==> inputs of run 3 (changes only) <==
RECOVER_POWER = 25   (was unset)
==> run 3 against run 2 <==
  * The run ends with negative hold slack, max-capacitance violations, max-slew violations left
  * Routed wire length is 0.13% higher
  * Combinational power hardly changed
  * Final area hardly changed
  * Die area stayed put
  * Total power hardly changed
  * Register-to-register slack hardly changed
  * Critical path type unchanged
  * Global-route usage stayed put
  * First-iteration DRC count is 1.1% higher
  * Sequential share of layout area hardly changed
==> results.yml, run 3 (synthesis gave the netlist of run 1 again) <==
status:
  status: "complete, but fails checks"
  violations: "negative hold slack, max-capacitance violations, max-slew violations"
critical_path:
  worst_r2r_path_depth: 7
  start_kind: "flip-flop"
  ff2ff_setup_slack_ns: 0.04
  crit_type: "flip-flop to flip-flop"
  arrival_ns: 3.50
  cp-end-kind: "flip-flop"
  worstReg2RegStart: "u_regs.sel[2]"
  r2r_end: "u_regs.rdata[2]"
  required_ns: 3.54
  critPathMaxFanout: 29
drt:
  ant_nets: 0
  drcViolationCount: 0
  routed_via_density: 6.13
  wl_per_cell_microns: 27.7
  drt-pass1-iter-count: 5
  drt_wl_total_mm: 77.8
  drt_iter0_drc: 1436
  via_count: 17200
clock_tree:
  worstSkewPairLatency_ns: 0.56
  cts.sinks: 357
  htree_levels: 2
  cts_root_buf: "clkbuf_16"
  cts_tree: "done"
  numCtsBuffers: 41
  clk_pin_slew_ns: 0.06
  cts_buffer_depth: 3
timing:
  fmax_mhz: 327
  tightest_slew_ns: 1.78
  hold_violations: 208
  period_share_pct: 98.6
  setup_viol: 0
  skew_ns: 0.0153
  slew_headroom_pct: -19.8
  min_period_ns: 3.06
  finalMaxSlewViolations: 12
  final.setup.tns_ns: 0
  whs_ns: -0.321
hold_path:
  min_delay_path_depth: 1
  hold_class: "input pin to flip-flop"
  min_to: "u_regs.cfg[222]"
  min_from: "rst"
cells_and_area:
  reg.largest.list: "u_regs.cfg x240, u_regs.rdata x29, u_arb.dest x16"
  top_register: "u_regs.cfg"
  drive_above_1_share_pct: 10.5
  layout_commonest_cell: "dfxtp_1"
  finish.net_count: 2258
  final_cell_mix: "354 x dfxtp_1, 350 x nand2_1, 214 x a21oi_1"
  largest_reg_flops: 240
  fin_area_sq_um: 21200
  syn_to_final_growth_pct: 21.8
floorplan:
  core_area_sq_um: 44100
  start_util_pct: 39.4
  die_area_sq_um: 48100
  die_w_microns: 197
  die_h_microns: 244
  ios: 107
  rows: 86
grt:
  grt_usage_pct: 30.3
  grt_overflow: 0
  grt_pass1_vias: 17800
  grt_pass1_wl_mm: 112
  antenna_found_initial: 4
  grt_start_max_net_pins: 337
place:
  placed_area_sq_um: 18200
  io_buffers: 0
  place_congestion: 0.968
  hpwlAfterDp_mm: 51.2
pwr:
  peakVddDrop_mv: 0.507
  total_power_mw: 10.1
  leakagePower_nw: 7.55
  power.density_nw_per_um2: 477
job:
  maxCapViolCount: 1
[src/rtl/pgw_pkg.sv]
package pgw_pkg;
  typedef enum logic [2:0] {
    S_IDLE,
    S_RD_DIR,
    S_WB_DIR,
    S_RD_TBL,
    S_WB_TBL
  } walk_st_t;

  localparam int unsigned B_PRES  = 0;
  localparam int unsigned B_WRITE = 1;
  localparam int unsigned B_USER  = 2;
  localparam int unsigned B_ACC   = 5;
  localparam int unsigned B_DIRTY = 6;
  localparam int unsigned B_LARGE = 7;
endpackage

[src/rtl/pgw_check.sv]
// Entry checker: presence, privilege and write permission, plus flag update.
module pgw_check
  import pgw_pkg::*;
#(
  parameter int unsigned EW = 32
) (
  input  logic [EW-1:0] entry,
  input  logic          is_final,
  input  logic          acc_wr,
  input  logic          acc_usr,
  output logic          pass,
  output logic          prot,
  output logic [EW-1:0] upd_entry,
  output logic          need_wb
);
  logic present;
  logic perm_ok;

  always_comb begin
    present   = entry[B_PRES];
    // a supervisor access ignores the write bit
    perm_ok   = (!acc_usr || entry[B_USER]) &&
                (!(acc_usr && acc_wr) || entry[B_WRITE]);
    pass      = present && perm_ok;
    prot      = present && !perm_ok;
    upd_entry = entry;
    upd_entry[B_ACC] = 1'b1;
    if (is_final && acc_wr) upd_entry[B_DIRTY] = 1'b1;
    need_wb   = (upd_entry != entry);
  end
endmodule

[src/rtl/pgw_walk.sv]
// Walk sequencer: memory port, state, registered results.
module pgw_walk
  import pgw_pkg::*;
#(
  parameter int unsigned DIR_W = 10,
  parameter int unsigned TBL_W = 10,
  parameter int unsigned OFF_W = 12
) (
  input  logic             clk,
  input  logic             rst,
  input  logic [DIR_W+TBL_W+OFF_W-1:0] dir_base,
  input  logic             req_valid,
  input  logic [DIR_W+TBL_W+OFF_W-1:0] req_vaddr,
  input  logic             req_write,
  input  logic             req_user,
  output logic             busy,
  output logic             done,
  output logic             fault,
  output logic [DIR_W+TBL_W+OFF_W-1:0] paddr,
  output logic [2:0]       fault_code,
  output logic             mem_req,
  output logic             mem_we,
  output logic [DIR_W+TBL_W+OFF_W-1:0] mem_addr,
  output logic [DIR_W+TBL_W+OFF_W-1:0] mem_wdata,
  input  logic             mem_ack,
  input  logic [DIR_W+TBL_W+OFF_W-1:0] mem_rdata,
  output logic             chk_final,
  output logic             chk_wr,
  output logic             chk_usr,
  input  logic             chk_pass,
  input  logic             chk_prot,
  input  logic [DIR_W+TBL_W+OFF_W-1:0] chk_upd,
  input  logic             chk_wb
);
  localparam int unsigned AW    = DIR_W + TBL_W + OFF_W;
  localparam int unsigned LG_LO = OFF_W + TBL_W;

  walk_st_t        st;
  logic [AW-1:0]   va_q;
  logic            wr_q;
  logic            usr_q;
  logic            lg_q;
  logic [AW-1:0]   ent_q;

  function automatic logic [AW-1:0] dir_addr(input logic [AW-1:0] base,
                                             input logic [AW-1:0] va);
    return {base[AW-1:OFF_W], {OFF_W{1'b0}}} |
           AW'({va[AW-1 -: DIR_W], 2'b00});
  endfunction

  function automatic logic [AW-1:0] tbl_addr(input logic [AW-1:0] e,
                                             input logic [AW-1:0] va);
    return {e[AW-1:OFF_W], {OFF_W{1'b0}}} |
           AW'({va[LG_LO-1 -: TBL_W], 2'b00});
  endfunction

  assign chk_final = (st == S_RD_TBL) || mem_rdata[B_LARGE];
  assign chk_wr    = wr_q;
  assign chk_usr   = usr_q;

  always_ff @(posedge clk) begin
    if (rst) begin
      st         <= S_IDLE;
      va_q       <= '0;
      wr_q       <= 1'b0;
      usr_q      <= 1'b0;
      lg_q       <= 1'b0;
      ent_q      <= '0;
      busy       <= 1'b0;
      done       <= 1'b0;
      fault      <= 1'b0;
      paddr      <= '0;
      fault_code <= '0;
      mem_req    <= 1'b0;
      mem_we     <= 1'b0;
      mem_addr   <= '0;
      mem_wdata  <= '0;
    end else begin
      done  <= 1'b0;
      fault <= 1'b0;
      case (st)
        S_IDLE: begin
          if (req_valid) begin
            va_q     <= req_vaddr;
            wr_q     <= req_write;
            usr_q    <= req_user;
            busy     <= 1'b1;
            mem_req  <= 1'b1;
            mem_we   <= 1'b0;
            mem_addr <= dir_addr(dir_base, req_vaddr);
            st       <= S_RD_DIR;
          end
        end
        S_RD_DIR: begin
          if (mem_ack) begin
            if (!chk_pass) begin
              fault      <= 1'b1;
              fault_code <= {usr_q, wr_q, chk_prot};
              busy       <= 1'b0;
              mem_req    <= 1'b0;
              st         <= S_IDLE;
            end else begin
              ent_q <= chk_upd;
              lg_q  <= mem_rdata[B_LARGE];
              if (chk_wb) begin
                mem_we    <= 1'b1;
                mem_wdata <= chk_upd;
                st        <= S_WB_DIR;
              end else if (mem_rdata[B_LARGE]) begin
                done    <= 1'b1;
                paddr   <= {mem_rdata[AW-1:LG_LO], va_q[LG_LO-1:0]};
                busy    <= 1'b0;
                mem_req <= 1'b0;
                st      <= S_IDLE;
              end else begin
                mem_addr <= tbl_addr(mem_rdata, va_q);
                st       <= S_RD_TBL;
              end
            end
          end
        end
        S_WB_DIR: begin
          if (mem_ack) begin
            mem_we <= 1'b0;
            if (lg_q) begin
              done    <= 1'b1;
              paddr   <= {ent_q[AW-1:LG_LO], va_q[LG_LO-1:0]};
              busy    <= 1'b0;
              mem_req <= 1'b0;
              st      <= S_IDLE;
            end else begin
              mem_addr <= tbl_addr(ent_q, va_q);
              st       <= S_RD_TBL;
            end
          end
        end
        S_RD_TBL: begin
          if (mem_ack) begin
            if (!chk_pass) begin
              fault      <= 1'b1;
              fault_code <= {usr_q, wr_q, chk_prot};
              busy       <= 1'b0;
              mem_req    <= 1'b0;
              st         <= S_IDLE;
            end else if (chk_wb) begin
              ent_q     <= chk_upd;
              mem_we    <= 1'b1;
              mem_wdata <= chk_upd;
              st        <= S_WB_TBL;
            end else begin
              done    <= 1'b1;
              paddr   <= {mem_rdata[AW-1:OFF_W], va_q[OFF_W-1:0]};
              busy    <= 1'b0;
              mem_req <= 1'b0;
              st      <= S_IDLE;
            end
          end
        end
        S_WB_TBL: begin
          if (mem_ack) begin
            done    <= 1'b1;
            paddr   <= {ent_q[AW-1:OFF_W], va_q[OFF_W-1:0]};
            busy    <= 1'b0;
            mem_req <= 1'b0;
            mem_we  <= 1'b0;
            st      <= S_IDLE;
          end
        end
        default: st <= S_IDLE;
      endcase
    end
  end


  hold_while_stalled_chk: assert property (@(posedge clk) disable iff (rst)
    (mem_req && !mem_ack) |=> (mem_req && $stable(mem_addr) &&
                               $stable(mem_we) && $stable(mem_wdata)));

  done_fault_excl_chk: assert property (@(posedge clk) disable iff (rst)
    !(done && fault));

  req_in_walk_chk: assert property (@(posedge clk) disable iff (rst)
    mem_req |-> busy);

  idle_on_finish_chk: assert property (@(posedge clk) disable iff (rst)
    (done || fault) |-> !busy);

  wb_sets_acc_chk: assert property (@(posedge clk) disable iff (rst)
    (mem_req && mem_we) |-> mem_wdata[B_ACC]);

  done_pulse_chk: assert property (@(posedge clk) disable iff (rst)
    done |=> !done);
endmodule

[src/rtl/pgw_top.sv]
module pgw_top
  import pgw_pkg::*;
#(
  parameter int unsigned DIR_W = 10,
  parameter int unsigned TBL_W = 10,
  parameter int unsigned OFF_W = 12
) (
  input  logic        clk,
  input  logic        rst,
  input  logic [31:0] dir_base,
  input  logic        req_valid,
  input  logic [31:0] req_vaddr,
  input  logic        req_write,
  input  logic        req_user,
  output logic        busy,
  output logic        done,
  output logic        fault,
  output logic [31:0] paddr,
  output logic [2:0]  fault_code,
  output logic        mem_req,
  output logic        mem_we,
  output logic [31:0] mem_addr,
  output logic [31:0] mem_wdata,
  input  logic        mem_ack,
  input  logic [31:0] mem_rdata
);
  localparam int unsigned AW = DIR_W + TBL_W + OFF_W;

  logic          chk_final;
  logic          chk_wr;
  logic          chk_usr;
  logic          chk_pass;
  logic          chk_prot;
  logic [AW-1:0] chk_upd;
  logic          chk_wb;

  pgw_check #(.EW(AW)) u_check (
    .entry     (mem_rdata),
    .is_final  (chk_final),
    .acc_wr    (chk_wr),
    .acc_usr   (chk_usr),
    .pass      (chk_pass),
    .prot      (chk_prot),
    .upd_entry (chk_upd),
    .need_wb   (chk_wb)
  );

  pgw_walk #(.DIR_W(DIR_W), .TBL_W(TBL_W), .OFF_W(OFF_W)) u_walk (
    .clk        (clk),
    .rst        (rst),
    .dir_base   (dir_base),
    .req_valid  (req_valid),
    .req_vaddr  (req_vaddr),
    .req_write  (req_write),
    .req_user   (req_user),
    .busy       (busy),
    .done       (done),
    .fault      (fault),
    .paddr      (paddr),
    .fault_code (fault_code),
    .mem_req    (mem_req),
    .mem_we     (mem_we),
    .mem_addr   (mem_addr),
    .mem_wdata  (mem_wdata),
    .mem_ack    (mem_ack),
    .mem_rdata  (mem_rdata),
    .chk_final  (chk_final),
    .chk_wr     (chk_wr),
    .chk_usr    (chk_usr),
    .chk_pass   (chk_pass),
    .chk_prot   (chk_prot),
    .chk_upd    (chk_upd),
    .chk_wb     (chk_wb)
  );
endmodule

[config.mk]
export PLATFORM = sky130hd
export DESIGN_NAME = pgw_top
export DESIGN_NICKNAME = d
export VERILOG_FILES = /design/src/rtl/pgw_pkg.sv /design/src/rtl/pgw_check.sv /design/src/rtl/pgw_walk.sv /design/src/rtl/pgw_top.sv
export SDC_FILE = /design/constraint.sdc
export NUM_CORES = 1
export LEC_CHECK = 0
export ABC_AREA = 1
export ABC_CLOCK_PERIOD_IN_PS = 1900
export BUFFER_PORTS_ARGS = -buffer_cell sky130_fd_sc_hd__buf_2
export CAP_MARGIN = 40
export CORE_MARGIN = 3
export CORE_UTILIZATION = 40
export DETAILED_ROUTE_END_ITERATION = 8
export GPL_ROUTABILITY_DRIVEN = 0
export PLACE_DENSITY_LB_ADDON = 0.3
export SYNTH_ARGS = -nofsm -noshare
export SYNTH_HDL_FRONTEND = slang
export SYNTH_SLANG_ARGS = --single-unit
[constraint.sdc]
create_clock -name clk -period 1.9 [get_ports clk]
set_clock_uncertainty 0.1 [all_clocks]
set_input_delay 0.38 -clock clk [delete_from_list [all_inputs] [get_ports clk]]
set_output_delay 0.38 -clock clk [all_outputs]
set_load 0.01 [all_outputs]
$ cat config.mk
export PLATFORM = sky130hd
export DESIGN_NAME = irq_entry_seq
export DESIGN_NICKNAME = d
export VERILOG_FILES = /design/src/rtl/irq_entry_seq.sv
export SDC_FILE = /design/constraint.sdc
export NUM_CORES = 1
export LEC_CHECK = 0
export BUFFER_PORTS_ARGS = -buffer_cell sky130_fd_sc_hd__clkbuf_2
export CORE_ASPECT_RATIO = 1.5
export CORE_MARGIN = 4
export CORE_UTILIZATION = 45
export CTS_CLUSTER_DIAMETER = 40
export CTS_CLUSTER_SIZE = 12
export DETAILED_ROUTE_END_ITERATION = 8
export HOLD_SLACK_MARGIN = 0.02
export PLACE_DENSITY = 0.81
export SLEW_MARGIN = 15
export SYNTH_ARGS = -nofsm -noshare
export SYNTH_HDL_FRONTEND = slang
export SYNTH_SLANG_ARGS = --single-unit
$ cat constraint.sdc
create_clock -name clk -period 4.5 [get_ports clk]
set_input_delay 1.35 -clock clk [delete_from_list [all_inputs] [get_ports clk]]
set_output_delay 1.35 -clock clk [all_outputs]
set_load 0.01 [all_outputs]
$ cat src/rtl/irq_entry_seq.sv
module irq_entry_seq (
  input  logic        clk,
  input  logic        rst_n,
  input  logic        start_i,
  input  logic [1:0]  kind_i,
  input  logic [15:0] pc_i,
  input  logic [7:0]  sp_i,
  input  logic [7:0]  psr_i,
  input  logic        nmi_pend_i,
  input  logic [7:0]  bus_rdata_i,
  output logic        busy_o,
  output logic [15:0] addr_o,
  output logic        rw_o,
  output logic [7:0]  wdata_o,
  output logic [7:0]  sp_o,
  output logic [15:0] pc_o,
  output logic [7:0]  psr_o,
  output logic        done_o,
  output logic        nmi_ack_o
);
  localparam logic [15:0] VEC_NMI   = 16'hFFFA;
  localparam logic [15:0] VEC_MASK  = 16'hFFFE;
  localparam logic [7:0]  STACK_HI  = 8'h01;

  logic [2:0]  step;
  logic        is_brk, is_nmi, use_nmi;
  logic [15:0] pc_r;
  logic [7:0]  sp_r, psr_r, vec_lo;
  logic [15:0] vec_base;

  assign vec_base  = use_nmi ? VEC_NMI : VEC_MASK;
  assign busy_o    = (step != 3'd0);
  assign done_o    = (step == 3'd7);
  assign nmi_ack_o = done_o & use_nmi;
  assign sp_o      = sp_r;
  assign pc_o      = pc_r;
  assign psr_o     = psr_r;

  always_ff @(posedge clk) begin
    if (!rst_n) begin
      step    <= 3'd0;
      is_brk  <= 1'b0;
      is_nmi  <= 1'b0;
      use_nmi <= 1'b0;
      pc_r    <= 16'h0000;
      sp_r    <= 8'h00;
      psr_r   <= 8'h00;
      vec_lo  <= 8'h00;
    end else begin
      case (step)
        3'd0: if (start_i) begin
          step   <= 3'd1;
          is_brk <= (kind_i == 2'd0);
          is_nmi <= (kind_i == 2'd2);
          pc_r   <= pc_i;
          sp_r   <= sp_i;
          psr_r  <= psr_i;
        end
        3'd1, 3'd2: begin
          if (is_brk) pc_r <= pc_r + 16'd1;
          step <= step + 3'd1;
        end
        3'd3, 3'd4: begin
          sp_r <= sp_r - 8'd1;
          step <= step + 3'd1;
        end
        3'd5: begin
          sp_r    <= sp_r - 8'd1;
          use_nmi <= is_nmi | nmi_pend_i;
          step    <= 3'd6;
        end
        3'd6: begin
          vec_lo <= bus_rdata_i;
          step   <= 3'd7;
        end
        default: begin
          pc_r     <= {bus_rdata_i, vec_lo};
          psr_r[2] <= 1'b1;
          step     <= 3'd0;
        end
      endcase
    end
  end

  always_comb begin
    addr_o  = pc_r;
    rw_o    = 1'b1;
    wdata_o = 8'h00;
    case (step)
      3'd3: begin addr_o = {STACK_HI, sp_r}; rw_o = 1'b0; wdata_o = pc_r[15:8]; end
      3'd4: begin addr_o = {STACK_HI, sp_r}; rw_o = 1'b0; wdata_o = pc_r[7:0]; end
      3'd5: begin addr_o = {STACK_HI, sp_r}; rw_o = 1'b0; wdata_o = {psr_r[7:5], is_brk, psr_r[3:0]}; end
      3'd6: addr_o = vec_base;
      3'd7: addr_o = vec_base | 16'h0001;
      default: ;
    endcase
  end
endmodule

## After elaboration in Yosys (flattened, before gate mapping)

Cells that the tools add are included.

- Register bits: 46
- Input bits: 46
- Output and inout bits: 60
- Word-level logic and storage cells: 52

- Add/subtract/negate cells: 3
- Equality and inequality tests: 10
- Multiplexer cells: 13
- Bitwise operators: 4
- Reduce and logical (&&, ||, !) cells: 13

Operator list:

| operator | count |
|---|---|
| $pmux 16 s3 | 2 |
| $mux 16 | 2 |
| $pmux 8 s3 | 1 |
| $add 16x1->16 const B | 1 |
| $pmux 8 s2 | 1 |
| $eq 3x3->1 const B | 4 |
| $pmux 3 s4 | 1 |
| $mux 3 | 3 |
| $mux 8 | 1 |
| $reduce_or 4->1 | 2 |
| $sub 8x1->8 const B | 1 |
| $eq 3x2->1 const B | 2 |
| $reduce_and 2->1 | 3 |
| $reduce_or 6->1 | 1 |
| $ne 2x2->1 const B | 2 |
| $add 3x1->3 const B | 1 |
| $eq 3x1->1 const B | 1 |
| $logic_not 3->1 | 1 |
| $reduce_and 3->1 | 1 |
| $reduce_bool 3->1 | 1 |
| $reduce_or 3->1 | 1 |
| $eq 2x2->1 const B | 1 |
| $logic_not 2->1 | 1 |
| $not 1->1 | 2 |
| other kinds (6) | 6 |

## Logic depth before layout (Yosys ltp)

- Word-level depth: 4
- Depth in mapped cells: 9
- Gate-level depth less buffers: 8

## Least setup slack after synthesis

Ideal clock, no wire load.

- Kind: reg2out
- Start: register step[0]
- End: output port addr_o[3]
- Data arrival time: 1.869 ns
- Data required time: 3.150 ns
- Slack: 1.281 ns
- Cell stages (with the launch flop): 10
- Path buffers: 2
- Cells stage by stage: dfxtp_1 > inv_1 > ha_1 > or2_2 > a21o_1 > inv_1 > buf_2 > buf_2 > nand2_1 > nand3_1

- Cells in the longest elaborated chain, start to end: 3
- Elaborated cells on any way between the ends: 7
- Classes of those cells: eq/ne: 5; mux: 1; reduce/logical: 1

RTL lines:

| item | line | text |
|---|---|---|
| start, declared | 25 | `logic [2:0] step;` |
| start signal, assigned | 61 | `step <= step + 3'd1;` |
| start signal, assigned | 65 | `step <= step + 3'd1;` |
| $eq 3x3->1 / $eq 3x2->1 (equally long branches) | 89 | `case (step)` |
| $reduce_or 3->1 (no line) | - |  |
| $pmux 16 s3 * | 89 |  |
| end, declared | 12 | `output logic [15:0] addr_o,` |

Mark *: on every way between the ends. The rest lies on a longest branch, timed or not.

## Worst setup path in the final report

- Start: register step[2]
- End: output port addr_o[3]

Same word-level chain as after synthesis.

About this task |
In the entries above, count each line holding "stayed" and report the total and nothing more.

Response for this exercise |
2